I’ve been immersed in the Silicon Valley startup world for my entire career. I’ve worked with hundreds of entrepreneurs through my teaching at Stanford and my work with two startup accelerators. This one Tweet sums-up the most important advice I could give any entrepreneur.
Startups rarely fail because of competition. They fail because their product doesn’t meet market needs, they fail from bad financial management, they fail because the unit economics are upside down. In short, 90% of them fail because the team doesn’t execute. The data is clear on this.
As I tell my Stanford students: Ideas are cheap; execution is hard. Someone else with the same idea ain’t what kills startups.
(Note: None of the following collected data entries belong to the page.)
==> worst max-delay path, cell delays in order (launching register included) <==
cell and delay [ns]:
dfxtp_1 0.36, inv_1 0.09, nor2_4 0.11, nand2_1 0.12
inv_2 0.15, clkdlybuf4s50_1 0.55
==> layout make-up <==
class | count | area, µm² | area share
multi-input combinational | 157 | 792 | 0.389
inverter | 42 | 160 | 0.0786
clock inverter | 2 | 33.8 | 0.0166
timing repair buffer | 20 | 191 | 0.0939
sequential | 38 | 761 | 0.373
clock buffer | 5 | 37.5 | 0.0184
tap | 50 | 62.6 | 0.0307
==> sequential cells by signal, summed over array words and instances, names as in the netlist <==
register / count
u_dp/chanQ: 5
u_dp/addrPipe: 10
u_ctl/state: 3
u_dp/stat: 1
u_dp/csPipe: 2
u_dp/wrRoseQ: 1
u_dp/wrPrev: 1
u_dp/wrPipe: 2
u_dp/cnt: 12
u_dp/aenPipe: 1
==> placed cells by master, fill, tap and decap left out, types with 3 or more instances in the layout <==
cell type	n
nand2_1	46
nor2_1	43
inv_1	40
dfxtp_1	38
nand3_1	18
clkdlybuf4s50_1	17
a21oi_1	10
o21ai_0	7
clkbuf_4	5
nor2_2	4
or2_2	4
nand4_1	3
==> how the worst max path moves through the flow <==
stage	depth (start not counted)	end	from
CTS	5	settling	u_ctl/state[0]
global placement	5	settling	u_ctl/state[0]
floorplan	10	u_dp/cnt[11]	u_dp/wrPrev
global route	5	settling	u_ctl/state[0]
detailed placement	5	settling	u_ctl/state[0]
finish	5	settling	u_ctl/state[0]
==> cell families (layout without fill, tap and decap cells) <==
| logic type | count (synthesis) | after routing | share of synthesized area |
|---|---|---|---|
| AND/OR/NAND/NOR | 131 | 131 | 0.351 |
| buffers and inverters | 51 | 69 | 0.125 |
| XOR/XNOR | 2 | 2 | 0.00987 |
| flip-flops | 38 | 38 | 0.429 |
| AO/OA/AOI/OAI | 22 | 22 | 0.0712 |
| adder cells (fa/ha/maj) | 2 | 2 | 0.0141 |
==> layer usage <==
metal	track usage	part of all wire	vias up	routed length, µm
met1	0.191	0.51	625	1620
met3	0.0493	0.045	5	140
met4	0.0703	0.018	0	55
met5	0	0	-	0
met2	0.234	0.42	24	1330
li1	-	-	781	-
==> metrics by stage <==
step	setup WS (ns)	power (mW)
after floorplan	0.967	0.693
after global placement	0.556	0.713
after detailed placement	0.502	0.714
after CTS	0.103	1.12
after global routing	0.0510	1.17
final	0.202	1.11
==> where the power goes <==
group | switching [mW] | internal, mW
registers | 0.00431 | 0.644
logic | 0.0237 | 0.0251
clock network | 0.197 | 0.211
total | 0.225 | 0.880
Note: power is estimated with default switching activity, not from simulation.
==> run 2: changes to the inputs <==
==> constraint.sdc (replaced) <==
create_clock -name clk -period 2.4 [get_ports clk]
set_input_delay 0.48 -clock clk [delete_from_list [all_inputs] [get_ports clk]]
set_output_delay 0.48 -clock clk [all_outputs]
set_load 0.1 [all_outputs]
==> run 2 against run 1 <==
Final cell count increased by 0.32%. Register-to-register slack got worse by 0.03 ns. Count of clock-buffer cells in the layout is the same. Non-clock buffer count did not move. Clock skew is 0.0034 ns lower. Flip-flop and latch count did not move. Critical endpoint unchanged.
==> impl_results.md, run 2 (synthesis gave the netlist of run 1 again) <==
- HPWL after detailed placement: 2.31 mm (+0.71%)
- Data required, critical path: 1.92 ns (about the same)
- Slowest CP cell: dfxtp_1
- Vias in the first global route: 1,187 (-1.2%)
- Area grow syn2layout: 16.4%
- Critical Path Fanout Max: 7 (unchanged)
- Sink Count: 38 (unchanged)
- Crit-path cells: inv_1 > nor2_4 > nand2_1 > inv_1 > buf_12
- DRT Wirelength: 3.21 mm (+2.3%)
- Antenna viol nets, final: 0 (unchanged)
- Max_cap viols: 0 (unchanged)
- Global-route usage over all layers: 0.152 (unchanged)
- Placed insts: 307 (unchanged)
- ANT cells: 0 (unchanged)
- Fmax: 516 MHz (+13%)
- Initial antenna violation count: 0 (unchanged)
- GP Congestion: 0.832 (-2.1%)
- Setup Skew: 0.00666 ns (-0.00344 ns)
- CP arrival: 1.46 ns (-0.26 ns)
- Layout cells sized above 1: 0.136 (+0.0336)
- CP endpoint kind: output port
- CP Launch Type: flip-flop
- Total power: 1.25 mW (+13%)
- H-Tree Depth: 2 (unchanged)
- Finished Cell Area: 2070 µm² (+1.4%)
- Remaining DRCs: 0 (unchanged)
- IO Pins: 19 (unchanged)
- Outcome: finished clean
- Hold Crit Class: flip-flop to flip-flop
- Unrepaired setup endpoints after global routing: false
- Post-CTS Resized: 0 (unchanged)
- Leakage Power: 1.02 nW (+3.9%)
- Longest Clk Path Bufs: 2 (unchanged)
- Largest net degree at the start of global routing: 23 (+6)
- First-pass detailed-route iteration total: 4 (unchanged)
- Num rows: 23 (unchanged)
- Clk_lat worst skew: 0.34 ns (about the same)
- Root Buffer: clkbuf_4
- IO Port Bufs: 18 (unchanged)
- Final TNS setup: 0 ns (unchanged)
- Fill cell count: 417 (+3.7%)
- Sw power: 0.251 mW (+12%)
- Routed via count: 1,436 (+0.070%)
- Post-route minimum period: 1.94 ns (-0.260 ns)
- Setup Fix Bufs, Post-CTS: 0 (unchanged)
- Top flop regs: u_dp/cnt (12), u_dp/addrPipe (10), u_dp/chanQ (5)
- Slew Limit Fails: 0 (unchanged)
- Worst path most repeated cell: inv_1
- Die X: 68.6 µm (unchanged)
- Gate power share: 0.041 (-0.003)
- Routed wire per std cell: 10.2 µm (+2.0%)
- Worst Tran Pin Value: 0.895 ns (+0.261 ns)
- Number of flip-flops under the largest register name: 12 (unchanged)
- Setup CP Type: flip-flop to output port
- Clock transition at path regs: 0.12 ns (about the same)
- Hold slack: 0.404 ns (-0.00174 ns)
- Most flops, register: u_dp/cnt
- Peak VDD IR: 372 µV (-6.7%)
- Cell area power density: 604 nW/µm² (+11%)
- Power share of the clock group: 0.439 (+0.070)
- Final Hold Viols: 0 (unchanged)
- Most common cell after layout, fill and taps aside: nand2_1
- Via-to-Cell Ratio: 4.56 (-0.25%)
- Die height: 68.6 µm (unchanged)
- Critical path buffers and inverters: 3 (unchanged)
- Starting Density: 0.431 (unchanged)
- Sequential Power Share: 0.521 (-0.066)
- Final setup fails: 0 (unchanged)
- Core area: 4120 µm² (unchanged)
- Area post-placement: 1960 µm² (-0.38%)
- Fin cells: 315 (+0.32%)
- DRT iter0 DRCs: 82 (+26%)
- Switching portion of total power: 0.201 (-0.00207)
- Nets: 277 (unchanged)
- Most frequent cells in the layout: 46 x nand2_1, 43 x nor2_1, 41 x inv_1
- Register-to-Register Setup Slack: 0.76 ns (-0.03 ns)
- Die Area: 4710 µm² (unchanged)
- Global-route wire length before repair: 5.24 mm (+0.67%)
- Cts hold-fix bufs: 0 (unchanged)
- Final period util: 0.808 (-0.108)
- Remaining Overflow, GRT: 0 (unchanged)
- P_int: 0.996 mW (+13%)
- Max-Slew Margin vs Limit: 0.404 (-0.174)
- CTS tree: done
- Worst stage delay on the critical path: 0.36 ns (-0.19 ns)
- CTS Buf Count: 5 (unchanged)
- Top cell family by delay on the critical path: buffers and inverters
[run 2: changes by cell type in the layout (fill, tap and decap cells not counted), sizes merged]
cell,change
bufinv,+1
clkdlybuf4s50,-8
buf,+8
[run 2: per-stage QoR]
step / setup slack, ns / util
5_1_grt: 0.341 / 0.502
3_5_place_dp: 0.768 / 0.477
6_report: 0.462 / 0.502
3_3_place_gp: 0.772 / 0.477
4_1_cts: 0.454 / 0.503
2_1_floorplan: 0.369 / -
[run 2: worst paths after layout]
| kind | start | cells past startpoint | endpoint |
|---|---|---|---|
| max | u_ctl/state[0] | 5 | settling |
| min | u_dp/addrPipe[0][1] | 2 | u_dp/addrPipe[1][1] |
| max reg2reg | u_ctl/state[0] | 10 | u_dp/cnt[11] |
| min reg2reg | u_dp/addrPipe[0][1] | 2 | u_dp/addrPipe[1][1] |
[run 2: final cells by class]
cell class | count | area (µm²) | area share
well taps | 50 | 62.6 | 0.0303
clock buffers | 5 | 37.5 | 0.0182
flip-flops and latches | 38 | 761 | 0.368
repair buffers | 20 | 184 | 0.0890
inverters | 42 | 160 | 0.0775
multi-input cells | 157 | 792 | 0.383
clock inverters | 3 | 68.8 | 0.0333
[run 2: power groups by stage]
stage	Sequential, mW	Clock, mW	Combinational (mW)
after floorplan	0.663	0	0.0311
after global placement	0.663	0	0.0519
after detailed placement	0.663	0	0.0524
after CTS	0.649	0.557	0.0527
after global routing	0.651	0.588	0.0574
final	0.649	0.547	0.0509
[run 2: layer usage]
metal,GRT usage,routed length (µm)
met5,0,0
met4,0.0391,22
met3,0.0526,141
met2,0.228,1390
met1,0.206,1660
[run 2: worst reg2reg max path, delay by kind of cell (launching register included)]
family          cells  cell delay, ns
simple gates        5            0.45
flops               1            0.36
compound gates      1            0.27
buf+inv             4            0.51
I have a former student who has been working on his startup for two years. He’s in “stealth mode” because he doesn’t want anyone to steal his idea. Every time I check in on him he tells me all about what the competitors are doing. He’s spent two years obsessing about competitors instead of talking to actual prospective customers. At this point I’d estimate that he has an approximately 100% chance of failure.
“If you’re competitor-focused, you have to wait until there is a competitor doing something. Being customer-focused allows you to be more pioneering.” — Jeff Bezos
So do your competitive analysis, for sure. Create a nice slide for your pitch deck about the landscape of competitors and alternatives. That’s important stuff.
But then get back to executing on your startup and pursuing a vision guided by an obsession with customers, not competitors.